UK, 1965, pop rock

The BeatlesHelp!: As everyone knows, the history of the band is a story of two halves, and this album is the transition. We have the Fab Four, known to the world as these zany, lovable lads, turning from their clean-cut image to marijuana. And I mean a lot of it. They smoked constantly during the making of Help!. This transitional phase is the map of the Beatles’ future, marked out not only by a newfound emotional maturity but also a polarization between Lennon and McCartney. The record companies could smell the death of Beatlemania, and producers sensed the end, too. They all wanted more material, wanted to cash in one last time. “Ticket to Ride” spent only a week at the top of the charts, a stunning blow to the Beatlemania machine. The old times were finished, and this shift was ushered in by the arrival of the band’s first drug album, Dylan having introduced the lads to weed the year previous, and Lennon and Harrison having experimented with LSD, having obtained some from George’s dentist.

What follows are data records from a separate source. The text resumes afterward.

$ cat config.mk
export PLATFORM = sky130hd
export DESIGN_NAME = sfbc_cell
export DESIGN_NICKNAME = d
export VERILOG_FILES = /design/src/design/sfbc_pkg.sv /design/src/design/sfbc_cell.sv
export SDC_FILE = /design/constraint.sdc
export NUM_CORES = 1
export LEC_CHECK = 0
export BUFFER_PORTS_ARGS = -buffer_cell sky130_fd_sc_hd__buf_2
export CAP_MARGIN = 10
export CORE_MARGIN = 2
export CORE_UTILIZATION = 44
export DETAILED_ROUTE_END_ITERATION = 16
export PLACE_DENSITY = 0.68
export SYNTH_ARGS = -nofsm -noshare
export SYNTH_HDL_FRONTEND = slang
export SYNTH_SLANG_ARGS = --single-unit
$ cat constraint.sdc
create_clock -name clk_i -period 9.7 [get_ports clk_i]
set_input_delay 0.485 -clock clk_i [delete_from_list [all_inputs] [get_ports clk_i]]
set_output_delay 0.485 -clock clk_i [all_outputs]
set_load 0.01 [all_outputs]
$ cat src/design/sfbc_pkg.sv
`timescale 1ns / 1ps
`default_nettype none
// ----------------------------------------------------------------------------
// sfbc_pkg: shared types and constants of the sorted flow byte counter
// token carried along the cell chain, mode and outcome codes, field widths
// ----------------------------------------------------------------------------
package sfbc_pkg;

  localparam int unsigned CapacityDef = 16;
  localparam int unsigned KeyW        = 104;
  localparam int unsigned TotalW      = 64;
  localparam int unsigned AddrW       = 32;
  localparam int unsigned PortW       = 16;
  localparam int unsigned ProtoW      = 8;
  localparam int unsigned BytesW      = 32;
  localparam int unsigned OutcomeW    = 2;

  localparam logic [AddrW-1:0] MaskReset = 32'hf8ff_ffff;

  // token modes
  localparam logic [1:0] ModeSearch = 2'd0;
  localparam logic [1:0] ModeCarry  = 2'd1;
  localparam logic [1:0] ModeDone   = 2'd2;

  // result outcomes
  localparam logic [OutcomeW-1:0] OutUpdate = 2'd0;
  localparam logic [OutcomeW-1:0] OutInsert = 2'd1;
  localparam logic [OutcomeW-1:0] OutDrop   = 2'd2;

  typedef struct packed {
    logic                valid;
    logic [1:0]          mode;
    logic [OutcomeW-1:0] outcome;
    logic [KeyW-1:0]     key;
    logic [TotalW-1:0]   data;
  } sfbc_token_t;

endpackage : sfbc_pkg
`default_nettype wire

$ cat src/design/sfbc_cell.sv
`timescale 1ns / 1ps
`default_nettype none
// ----------------------------------------------------------------------------
// sfbc_cell: one table entry of the sorted flow chain
// holds one key and its byte total, searches, updates or inserts, and hands
// the token (or the displaced entry) to its right-hand neighbour
// ----------------------------------------------------------------------------
module sfbc_cell #(
  parameter int unsigned CAPACITY = sfbc_pkg::CapacityDef,
  parameter int unsigned INDEX    = 0
) (
  input  wire                                clk_i,
  input  wire                                rst_ni,
  input  wire [$clog2(CAPACITY+1)-1:0]       count_i,
  input  wire                                full_i,
  input  wire sfbc_pkg::sfbc_token_t         tok_i,
  output sfbc_pkg::sfbc_token_t              tok_o
);
  import sfbc_pkg::*;

  localparam int unsigned CntW = $clog2(CAPACITY + 1);

  logic [KeyW-1:0]   key_q, key_d;
  logic [TotalW-1:0] total_q, total_d;
  logic              we;
  sfbc_token_t       tok_q, tok_d;
  logic              occ;
  logic [TotalW-1:0] sum;

  // entries are packed from index 0 upwards
  assign occ = count_i > CntW'(INDEX);
  assign sum = total_q + tok_i.data;

  always_comb begin
    tok_d   = tok_i;
    key_d   = key_q;
    total_d = total_q;
    we      = 1'b0;
    if (tok_i.valid) begin
      unique case (tok_i.mode)
        ModeSearch: begin
          if (occ && (key_q < tok_i.key)) begin
            tok_d = tok_i;
          end else if (occ && (key_q == tok_i.key)) begin
            we           = 1'b1;
            total_d      = sum;
            tok_d.mode    = ModeDone;
            tok_d.outcome = OutUpdate;
            tok_d.data    = sum;
          end else if (full_i) begin
            tok_d.mode    = ModeDone;
            tok_d.outcome = OutDrop;
            tok_d.data    = '0;
          end else begin
            we            = 1'b1;
            key_d         = tok_i.key;
            total_d       = tok_i.data;
            tok_d.outcome = OutInsert;
            tok_d.mode    = occ ? ModeCarry : ModeDone;
            tok_d.key     = key_q;
            tok_d.data    = total_q;
          end
        end
        ModeCarry: begin
          // displaced entry moves up by one place
          we         = 1'b1;
          key_d      = tok_i.key;
          total_d    = tok_i.data;
          tok_d.mode = occ ? ModeCarry : ModeDone;
          tok_d.key  = key_q;
          tok_d.data = total_q;
        end
        default: begin
          tok_d = tok_i;
        end
      endcase
    end
  end

  always_ff @(posedge clk_i) begin
    if (we) begin
      key_q   <= key_d;
      total_q <= total_d;
    end
  end

  always_ff @(posedge clk_i or negedge rst_ni) begin
    if (!rst_ni) begin
      tok_q <= '0;
    end else begin
      tok_q <= tok_d;
    end
  end

  assign tok_o = tok_q;

endmodule : sfbc_cell
`default_nettype wire

==> results by group, run 1 <==
Final layout
  • Most common cell after layout, fill and taps aside: buf_2
  • Most frequent cells in the layout: buf_2, nand2_1, dfrtp_1, edfxtp_1, ha_1
  • Fillers: 3779
  • Final Util: 53.17%
  • Nets: 2552
  • Layout area overhead: 18.77%
  • Layout cells sized above 1: 20.02%

Clock network
  • Post-cts hold buffer count: 0
  • Root Driver: clkbuf_16
  • CTS resizes: 0
  • Clk pin slew, worst setup/hold paths: 0.06 ns
  • CTS max path bufs: 3
  • CTS tree: yes
  • H-tree levels: 2
  • Post-CTS setup buffers: 0
  • CTS Buf Count: 39
  • Clock Sinks: 341
  • Skew-Pair Late Insertion Delay: 0.56 ns

Run
  • Max-cap violations: 0

Pwr
  • Lkg Pwr: 10.16 nW
  • Pwr/cell area: 166.9 mW/mm^2
  • VDD IR-drop max: 120.2 uV

STA
  • Minimum clock period: 5.356 ns
  • # setup viols final: 0
  • Setup TNS: 0 ns
  • Max Freq: 186.7 MHz
  • Rel. slew slack: 25.15%
  • Clock Skews: 0.02191 ns
  • Actual slew at the worst max-slew pin: 1.123 ns
  • Period utilization: 55.22%
  • RSZ-0062 raised after global routing: false
  • Final hold vios: 0
  • Fin. max-slew vios: 0

Setup path
  • Arr. time, crit path: 5.53 ns
  • Crit Path Max Fanout: 241
  • Startpoint types: flip-flop
  • WP data required: 9.88 ns
  • Critical Setup Path Class: reg -> reg
  • Setup crit end kind: flip-flop

GRT
  • Vias in the first global route: 14970
  • First-pass GRT wire length: 81640 um
  • Grt total ovfl: 0
  • Largest net degree at the start of global routing: 242
  • Antenna violations before repair: 22
  • Total Routing Usage GR: 23.46%

Yosys
  • Synthesis warning total: 0
  • Mapped cell area: 0.01882 sq mm
  • Count of different cell masters after synthesis: 65
  • Post-synth EDFFs: 168
  • FF+latch count, synth: 341
  • Avg Cell Area, Syn: 9.978 sq um
  • Cell count after synthesis: 1886
  • Sequential-to-total area share from yosys stat: 49.81%
  • Post-synthesis async set-or-reset flop share: 50.73%
  • Synthesized Nets: 2235
  • Main synth FF type: dfrtp_1

Route
  • # DRC: 0
  • Detailed Route Iter0 Violations: 1084
  • DR vias: 15430
  • DRT Pass-1 Iters: 5
  • Total Wirelength: 52470 um
  • Vias per cell: 5.536
  • Post-DRT Antenna Nets: 0
  • Post-detailed-route wirelength per cell: 18.82 um

Floorplan
  • Chip width: 210.8 um
  • IO Count: 354
  • FP Rows: 75
  • Die Ht: 210.8 um
  • Die Area: 0.04444 sq mm
  • CORE AREA: 0.04204 sq mm
  • Initial cell density of the core: 44.76%

Placed design
  • HPWL after DPL: 38800 um
  • Routability cong.: 0.9161
  • I/O Buffers: 353

Run status
  • Outcome: finished clean

Hold path
  • Worst hold-check path type: in -> async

So what are the positive and negative influences of drugs on Help!? On the upside, the band recorded some of their best tracks, the drugs audibly freeing them from the restraints of contemporary pop music. They explore new sounds, therefore, and new emotional depths, like “You’ve Got to Hide Your Love Away”, an exploration of the dark corners of the Beatles’ psyche. “Ticket to Ride” is certainly an emotional ride, too, full of confusion and ambivalence. On the downside, there’s a clear lack of quality control, most likely caused by too much smoking. Pleasant songs like “Another Girl”, “Tell Me What You See”, and “It’s Only Love” (a track Lennon despised, though the first steps toward sitar use can be heard here), are, at the end of the day, merely filler. Some pretty trite lyrics, too, as well as some lackluster songs that made the cut; “Act Naturally”, “Dizzy Miss Lizzy”, and “You Like Me Too Much”.

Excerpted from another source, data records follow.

$ cat config.mk
export PLATFORM = sky130hd
export DESIGN_NAME = lal_queue
export DESIGN_NICKNAME = d
export VERILOG_FILES = /design/src/design/lal_pkg.sv /design/src/design/lal_queue.sv
export SDC_FILE = /design/constraint.sdc
export NUM_CORES = 1
export LEC_CHECK = 0
export BUFFER_PORTS_ARGS = -buffer_cell sky130_fd_sc_hd__buf_2
export CAP_MARGIN = 20
export CORE_MARGIN = 4
export CORE_UTILIZATION = 29
export DETAILED_ROUTE_END_ITERATION = 12
export SYNTH_ARGS = -nofsm -noshare
export SYNTH_HDL_FRONTEND = slang
export SYNTH_SLANG_ARGS = --single-unit
$ cat constraint.sdc
create_clock -name i_clk -period 2.2 [get_ports i_clk]
set_clock_uncertainty 0.2 [all_clocks]
set_input_delay 0.44 -clock i_clk [delete_from_list [all_inputs] [get_ports i_clk]]
set_output_delay 0.44 -clock i_clk [all_outputs]
set_load 0.05 [all_outputs]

The two pivotal tracks of the album come one each, from Lennon and McCartney, and here is planted the seed of a bitter rivalry. John gives us the title track as he emerges from behind the standard love-song metaphors. The song focuses on an overwhelming feeling of desperation, made attractive through a finely-wrought melody, complex harmonies, and Harrison’s fun descending guitar lines. Paul’s track is, of course, “Yesterday”, a song deeply ingrained in pop culture psyche. McCartney had it in his psyche, too, before he ever wrote it, because he says he dreamed the melody. And what a melody it is—it has over 1600 cover versions, the most recorded song in pop music history. McCartney was used to writing hit songs quickly, but he spend a year and a half on “Yesterday”, and he recorded it by himself, a first for a Beatle. Following in the trend of spreading their musical wings, “Yesterday” uses a string quartet, taking chances with non-traditional instruments for pop music. This song divided Lennon and McCartney. Contractually, Lennon is also listed as the songwriter, but he admitted and feared that he would never write a song this popular.